Listed entries:
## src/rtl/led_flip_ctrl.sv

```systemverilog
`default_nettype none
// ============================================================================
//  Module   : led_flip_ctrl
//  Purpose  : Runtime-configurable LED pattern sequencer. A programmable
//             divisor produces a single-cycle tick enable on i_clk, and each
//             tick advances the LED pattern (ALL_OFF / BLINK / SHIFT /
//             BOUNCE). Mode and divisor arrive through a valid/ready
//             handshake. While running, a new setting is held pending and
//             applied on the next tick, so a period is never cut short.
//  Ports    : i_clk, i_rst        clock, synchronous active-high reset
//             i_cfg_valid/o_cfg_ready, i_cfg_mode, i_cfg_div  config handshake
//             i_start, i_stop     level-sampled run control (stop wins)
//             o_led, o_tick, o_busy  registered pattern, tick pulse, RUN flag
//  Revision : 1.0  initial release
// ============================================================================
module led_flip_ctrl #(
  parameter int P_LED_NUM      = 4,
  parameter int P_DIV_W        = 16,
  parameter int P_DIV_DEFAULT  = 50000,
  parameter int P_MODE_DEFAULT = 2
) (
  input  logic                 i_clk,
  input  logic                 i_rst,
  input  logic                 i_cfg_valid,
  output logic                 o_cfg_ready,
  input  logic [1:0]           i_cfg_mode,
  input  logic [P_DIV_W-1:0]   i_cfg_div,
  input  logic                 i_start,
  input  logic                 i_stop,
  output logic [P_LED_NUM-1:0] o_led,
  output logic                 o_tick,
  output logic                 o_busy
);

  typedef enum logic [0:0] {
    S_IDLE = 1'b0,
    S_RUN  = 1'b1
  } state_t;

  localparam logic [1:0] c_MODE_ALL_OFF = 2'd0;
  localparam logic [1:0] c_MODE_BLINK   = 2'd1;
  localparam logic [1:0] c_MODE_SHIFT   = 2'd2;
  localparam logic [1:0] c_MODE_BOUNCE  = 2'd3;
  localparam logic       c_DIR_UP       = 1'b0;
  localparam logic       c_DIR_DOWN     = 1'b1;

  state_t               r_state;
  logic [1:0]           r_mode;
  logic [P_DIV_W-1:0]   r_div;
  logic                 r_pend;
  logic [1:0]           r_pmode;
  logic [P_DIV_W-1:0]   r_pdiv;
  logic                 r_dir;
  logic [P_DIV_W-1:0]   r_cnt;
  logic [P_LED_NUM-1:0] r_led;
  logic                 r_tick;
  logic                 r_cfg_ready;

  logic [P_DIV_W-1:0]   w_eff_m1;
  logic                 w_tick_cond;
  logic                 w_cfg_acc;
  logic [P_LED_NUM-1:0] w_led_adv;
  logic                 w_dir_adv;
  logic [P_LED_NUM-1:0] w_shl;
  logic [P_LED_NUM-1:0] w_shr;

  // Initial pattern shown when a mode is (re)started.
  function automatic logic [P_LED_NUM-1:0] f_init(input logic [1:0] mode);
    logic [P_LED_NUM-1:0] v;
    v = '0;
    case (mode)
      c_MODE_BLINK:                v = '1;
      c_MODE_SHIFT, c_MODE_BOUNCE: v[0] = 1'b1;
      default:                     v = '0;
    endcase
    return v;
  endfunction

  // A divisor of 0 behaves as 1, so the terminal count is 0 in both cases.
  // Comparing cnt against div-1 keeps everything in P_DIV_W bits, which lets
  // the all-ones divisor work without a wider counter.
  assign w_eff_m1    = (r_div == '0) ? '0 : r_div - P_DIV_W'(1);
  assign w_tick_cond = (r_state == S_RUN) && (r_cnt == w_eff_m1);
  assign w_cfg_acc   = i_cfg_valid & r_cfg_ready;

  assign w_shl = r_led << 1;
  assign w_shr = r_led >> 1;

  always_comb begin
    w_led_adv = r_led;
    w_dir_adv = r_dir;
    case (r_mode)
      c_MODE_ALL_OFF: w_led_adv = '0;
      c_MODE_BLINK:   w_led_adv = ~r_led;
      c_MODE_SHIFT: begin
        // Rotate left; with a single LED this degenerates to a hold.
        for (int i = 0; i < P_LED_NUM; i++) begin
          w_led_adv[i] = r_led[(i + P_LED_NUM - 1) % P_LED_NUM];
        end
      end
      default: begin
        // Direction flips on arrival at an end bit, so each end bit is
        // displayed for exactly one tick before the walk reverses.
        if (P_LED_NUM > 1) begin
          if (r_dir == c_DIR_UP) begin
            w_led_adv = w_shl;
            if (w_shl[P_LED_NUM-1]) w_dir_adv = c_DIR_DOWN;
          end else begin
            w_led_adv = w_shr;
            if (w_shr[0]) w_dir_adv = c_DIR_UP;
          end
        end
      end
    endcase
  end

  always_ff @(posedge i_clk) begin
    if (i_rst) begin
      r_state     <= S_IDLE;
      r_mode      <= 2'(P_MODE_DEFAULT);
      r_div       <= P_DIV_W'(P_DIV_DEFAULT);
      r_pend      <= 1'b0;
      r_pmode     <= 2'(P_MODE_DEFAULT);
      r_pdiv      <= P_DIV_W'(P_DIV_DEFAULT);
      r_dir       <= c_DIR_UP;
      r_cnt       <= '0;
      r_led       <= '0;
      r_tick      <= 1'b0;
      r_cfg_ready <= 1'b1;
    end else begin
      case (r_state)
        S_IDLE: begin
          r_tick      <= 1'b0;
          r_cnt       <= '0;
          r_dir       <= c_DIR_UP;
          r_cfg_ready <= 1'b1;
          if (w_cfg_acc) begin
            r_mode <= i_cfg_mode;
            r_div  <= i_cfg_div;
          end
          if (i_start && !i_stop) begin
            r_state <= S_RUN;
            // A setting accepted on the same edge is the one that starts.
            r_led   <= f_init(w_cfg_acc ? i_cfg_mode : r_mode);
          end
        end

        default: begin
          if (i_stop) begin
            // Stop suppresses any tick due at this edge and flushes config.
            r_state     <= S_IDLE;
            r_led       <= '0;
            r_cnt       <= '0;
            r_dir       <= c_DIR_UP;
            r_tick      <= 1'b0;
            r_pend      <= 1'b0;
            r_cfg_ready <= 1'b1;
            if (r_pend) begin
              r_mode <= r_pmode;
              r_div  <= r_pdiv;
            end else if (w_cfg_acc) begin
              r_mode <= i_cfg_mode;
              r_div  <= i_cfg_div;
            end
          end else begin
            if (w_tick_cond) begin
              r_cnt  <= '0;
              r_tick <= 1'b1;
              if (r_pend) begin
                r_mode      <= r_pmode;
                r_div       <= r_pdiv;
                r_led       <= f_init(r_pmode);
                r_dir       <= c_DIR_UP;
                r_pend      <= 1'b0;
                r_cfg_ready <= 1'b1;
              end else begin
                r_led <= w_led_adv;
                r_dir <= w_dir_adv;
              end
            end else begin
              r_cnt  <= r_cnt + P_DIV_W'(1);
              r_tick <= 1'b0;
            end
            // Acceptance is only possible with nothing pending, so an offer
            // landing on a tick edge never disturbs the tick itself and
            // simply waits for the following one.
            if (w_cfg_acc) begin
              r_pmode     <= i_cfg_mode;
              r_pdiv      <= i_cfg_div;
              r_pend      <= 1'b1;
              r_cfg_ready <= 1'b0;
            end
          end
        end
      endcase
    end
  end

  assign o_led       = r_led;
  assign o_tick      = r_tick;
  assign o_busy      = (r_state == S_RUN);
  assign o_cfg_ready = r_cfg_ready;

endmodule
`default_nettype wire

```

Work request: With "output" as the word to match, copy each line of the records that has it.

Written answer:
  output logic                 o_cfg_ready,
  output logic [P_LED_NUM-1:0] o_led,
  output logic                 o_tick,
  output logic                 o_busy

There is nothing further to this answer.